* _INPUT DATA_:
### src/source/issue_arbiter.sv
module issue_arbiter #(
    parameter int QUEUE_LEN = 8
) (
    input  logic [QUEUE_LEN-1:0]          req_vec,
    input  logic [QUEUE_LEN-1:0]          div_vec,
    input  logic                          div_busy,
    output logic                          sel_valid,
    output logic [$clog2(QUEUE_LEN)-1:0]  sel_idx
);

    localparam int IDX_W = $clog2(QUEUE_LEN);

    logic [QUEUE_LEN-1:0] cand;

    assign cand      = req_vec & ~(div_vec & {QUEUE_LEN{div_busy}});
    assign sel_valid = |cand;

    // slot 0 is the oldest, so the lowest index wins
    always_comb begin
        sel_idx = '0;
        for (int i = QUEUE_LEN - 1; i >= 0; i--) begin
            if (cand[i]) begin
                sel_idx = IDX_W'(i);
            end
        end
    end

endmodule

### config.mk
export PLATFORM = sky130hd
export DESIGN_NAME = issue_arbiter
export DESIGN_NICKNAME = d
export VERILOG_FILES = /design/src/source/issue_arbiter.sv
export SDC_FILE = /design/constraint.sdc
export NUM_CORES = 1
export LEC_CHECK = 0
export ABC_CLOCK_PERIOD_IN_PS = 1300
export BUFFER_PORTS_ARGS = -buffer_cell sky130_fd_sc_hd__buf_2
export CAP_MARGIN = 20
export CORE_AREA = 10 10 47 49
export DETAILED_ROUTE_END_ITERATION = 10
export DIE_AREA = 0 0 57 59
export GPL_ROUTABILITY_DRIVEN = 0
export PLACE_DENSITY = 0.49
export SETUP_SLACK_MARGIN = 0.02
export SLEW_MARGIN = 20
export SYNTH_ARGS = -nofsm -noshare
export SYNTH_HDL_FRONTEND = slang
export SYNTH_SLANG_ARGS = --single-unit
### constraint.sdc
create_clock -name vclk -period 1.3
set_input_delay 0.195 -clock vclk [all_inputs]
set_output_delay 0.195 -clock vclk [all_outputs]
set_load 0.005 [all_outputs]
; ---- Word-level counts from Yosys, hierarchy flattened
; Index checks and enable logic that the tools add are counted.
[totals]
ramBits = 0
n_memories = 0
wordCells = 12
inputBits = 17
reg_bits = 0
rom_bits = 0
latch_bits = 0
[op_classes]
eq_ne = 0
n_lt_le_gt_ge = 0
n_reduce_logical = 1
shifts = 0
bitwise = 3
n_div = 0
add_sub_neg = 0
n_mux = 8
n_mul = 0
[op_table]
columns = op, n
row1 = $mux W3, 8
row2 = $and A8 B8 Y8, 2
row3 = $not A8 Y8, 1
row4 = $reduce_or A8 Y1, 1

; ---- Longest topological paths before layout
[depth]
word_depth = 11
mapped_depth = 5
depth_no_buf = 4

; ---- Worst setup path before layout
; No wires, ideal clock.
[synth_path]
kind = input port to output port
startpoint = input port div_busy
endpoint = output port sel_idx[0]
required_time_ns = 1.105
arrival_time_ns = 0.760
slack_ns = 0.345
cell_stages = 4
path_cell_list = buf_6 a21boi_2 o21ai_1 o21ai_1
[synth_between]
elab_chain_cells = 11
[synth_lines]
columns = element, line_no
row1 = "start, declared", 6  ; input logic div_busy,
row2 = $and A8 B8 Y8 *, 15  ; assign cand = req_vec & ~(div_vec & {QUEUE_LEN{div_busy}});
row3 = $not A8 Y8 *, 15
row4 = $and A8 B8 Y8 *, 15
row5 = $mux W3 (7 in a row), 22  ; if (cand[i]) begin
row6 = $mux W3 *, 22
row7 = "end, declared", 8  ; output logic [$clog2(QUEUE_LEN)-1:0] sel_idx
; Mark *: on every way between the ends. The rest lies on a longest branch, timed or not.

; ---- Worst setup path in the final report
[layout_path]
startpoint = input port div_busy
endpoint = output port sel_idx[1]
; The elaborated chain is that of the path after synthesis.

==> impl_metrics.csv <==
group,metric,value,unit
job,cap_violations,0,
finish,diodes,0,
timing,drv_slew,0,
floorplanning,start_util,0.159,
finish,nClkBuffers,0,
global_route,track_usage,0.0453,
synth,yosysWarnings,0,
timing,hold_viol_final,0,
timing,period_minus_slack,1.18,ns
pwr,pwr-share-clk,0,
synth,synthesis.nets,52,
timing,fin_setup_tns,0,ns
timing,hold_slack,0.740,ns
place,portBuffers,21,
outcome,run_status,"finished, final reports clean",
pwr,comb_power_share,1.000,
hold_path,worstHoldPathType,"input pin to primary output",
routing,via_count,311,
synth,yosysUniqueCellTypes,14,
routing,firstDrtPassIters,2,
synth,synth_top_area_share,0.135,
timing,setup_viol,0,
synth,synth_area_leaders,"nand2_1 13%, o221ai_2 13%, nand2b_1 11%, a21boi_2 10%, nor2_1 8.4%",
floorplanning,die_area,3360,um^2
routing,final_antenna_net_count,0,
critical_path,path_delay_family,"compound AO/OA/AOI/OAI gates",
pwr,ir_drop,0.000105,V
synth,synth_seq_area_share,0,
critical_path,critPathArrivalTime,0.99,ns
routing,remaining_drc_errors,0,
finish,stdcell_count,71,
finish,layout-drive-gt1-share,0.527,
synth,yosys.area.top_type,"nand2_1",
synth,yosysMostFrequentCell,"nand2_1",
critical_path,cp_max_fo,11,
finish,fillers,167,
synth,netlist_instances,35,
synth,syn_area,223,um^2
pwr,leakagePower,0.166,nW
pwr,power,0.000107,W
finish,register_area,0,um^2
floorplanning,row_count,14,
floorplanning,die_x,57,um
timing,slew_headroom,0.841,
global_route,first_global_vias,325,
critical_path,path_cells,"clkbuf_4 -> a21boi_2 -> nor2_1 -> a21oi_1 -> buf_2",
pwr,switching_share,0.504,
routing,wirelength,821,um
timing,worstMarginPinSlew,0.239,ns
critical_path,worstPathBufferInverterCount,2,
critical_path,critPathLaunchType,"input pin",
floorplanning,die_y,59,um
finish,n_sequential_cell,0,
place,place_ws,0.0911,ns
clock_tree,postCtsSetupBuffers,0,
pwr,seqPwrFrac,0,
finish,synthToLayoutAreaGrowth,54.5,%
routing,viasPerCell,4.38,
clock_tree,cts-hold-fix-buffers,0,
synth,synth.avg_cell_area,6.36,um^2
routing,routedWlPerCell,11.6,um
timing,fmax,847,MHz
place,dp_cells,71,
pwr,p_switching,0.0000540,W
critical_path,path_class,"input pin to primary output",
critical_path,worst_setup_path_end_kind,"primary output",
global_route,grt_start_max_net_pins,12,
floorplanning,io_pins,21,
timing,finalWorstSetupSlack,0.119,ns
global_route,antenna_found_initial,0,
floorplanning,core,1400,um^2
place,hpwl,750,um
finish,layout.nets,74,
pwr,power.density,311,nW/um^2
global_route,grt_overflow,0,
timing,rsz0062_at_grt,"false",
routing,first_iter_violations,3,
global_route,grt_pass1_wl,1320,um
pwr,power.internal,0.0000531,W
timing,min_period_over_period,0.908,
critical_path,cp_data_required_time,1.11,ns
synth,synth_commonest_cells,"8 x nand2_1, 5 x nor2_1, 4 x nand2b_1",
critical_path,crit_path_max_incr_delay,0.25,ns
critical_path,cp_slowest_cell,"a21boi_2",
## placed cells by master (no fill, tap or decap)
master and count:
a221oi_2 1, o21ai_1 2, o221ai_1 1, nand2_1 8
inv_1 3, clkbuf_4 1, nand3b_1 1, nor4_2 1
nor2_2 2, nand3_1 1, buf_2 20, nand2b_1 4
a21oi_1 3, nor2_1 3, o221ai_2 2, a21boi_2 2
## per-layer routing
| layer | share of wire | GRT usage | up-vias |
|---|---|---|---|
| li1 | - | - | 164 |
| met1 | 0.44 | 0.0542 | 133 |
| met2 | 0.44 | 0.0775 | 14 |
| met3 | 0.12 | 0.0193 | 0 |
| met4 | 0 | 0 | 0 |
| met5 | 0 | 0 | - |
## repair_timing
action | 4_1_cts | 5_1_grt
endpoints found under the hold margin | 0 | 0
endpoints found under the setup margin | 0 | 4
gates resized for setup | 0 | 3
## cell type report
cell class | count | area [um^2] | share of cell area
repair buffers | 21 | 108 | 0.313
inverters | 3 | 11.3 | 0.0327
multi-input cells | 31 | 205 | 0.596
well taps | 16 | 20.0 | 0.0582
## logic make-up (layout without fill, tap and decap cells)
logic type / Yosys count / after routing / synth area share
simple gates: 20 / 20 / 0.444
compound gates: 11 / 11 / 0.455
buf+inv: 4 / 24 / 0.101
## through the flow
step                      utilization  instance area (um^2)
final                           0.246                   344
after global routing            0.246                   344
after CTS                       0.240                   337
after detailed placement        0.240                   337
after global placement          0.240                   337
after floorplan                     -                   223
## worst min-delay path: stages
cell	delay, ns
buf_2	0.10
nand3_1	0.06
o21ai_1	0.07
buf_2	0.12
## path summary, 6_finish.rpt
| path | startpoint | endpoint | slack (ns) | cells after the start |
|---|---|---|---|---|
| max | div_busy | sel_idx[1] | 0.12 | 5 |
| min | req_vec[1] | sel_idx[0] | 0.74 | 4 |
## power by group through the flow
stage	clock network (W)	logic, W	registers, W
after floorplan	0	0.0000598	0
after global placement	0	0.000106	0
after detailed placement	0	0.000106	0
after CTS	0	0.000106	0
after global routing	0	0.000121	0
final	0	0.000107	0
No activity file was read; power rests on OpenSTA's default activity.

* _EXERCISE_: Everything from the first line of the records above through the line containing "export BUFFER_PORTS_ARGS = -buffer_cell" should be restated word for word; leave out all other lines.

* _REPLY_:
### src/source/issue_arbiter.sv
module issue_arbiter #(
    parameter int QUEUE_LEN = 8
) (
    input  logic [QUEUE_LEN-1:0]          req_vec,
    input  logic [QUEUE_LEN-1:0]          div_vec,
    input  logic                          div_busy,
    output logic                          sel_valid,
    output logic [$clog2(QUEUE_LEN)-1:0]  sel_idx
);

    localparam int IDX_W = $clog2(QUEUE_LEN);

    logic [QUEUE_LEN-1:0] cand;

    assign cand      = req_vec & ~(div_vec & {QUEUE_LEN{div_busy}});
    assign sel_valid = |cand;

    // slot 0 is the oldest, so the lowest index wins
    always_comb begin
        sel_idx = '0;
        for (int i = QUEUE_LEN - 1; i >= 0; i--) begin
            if (cand[i]) begin
                sel_idx = IDX_W'(i);
            end
        end
    end

endmodule

### config.mk
export PLATFORM = sky130hd
export DESIGN_NAME = issue_arbiter
export DESIGN_NICKNAME = d
export VERILOG_FILES = /design/src/source/issue_arbiter.sv
export SDC_FILE = /design/constraint.sdc
export NUM_CORES = 1
export LEC_CHECK = 0
export ABC_CLOCK_PERIOD_IN_PS = 1300
export BUFFER_PORTS_ARGS = -buffer_cell sky130_fd_sc_hd__buf_2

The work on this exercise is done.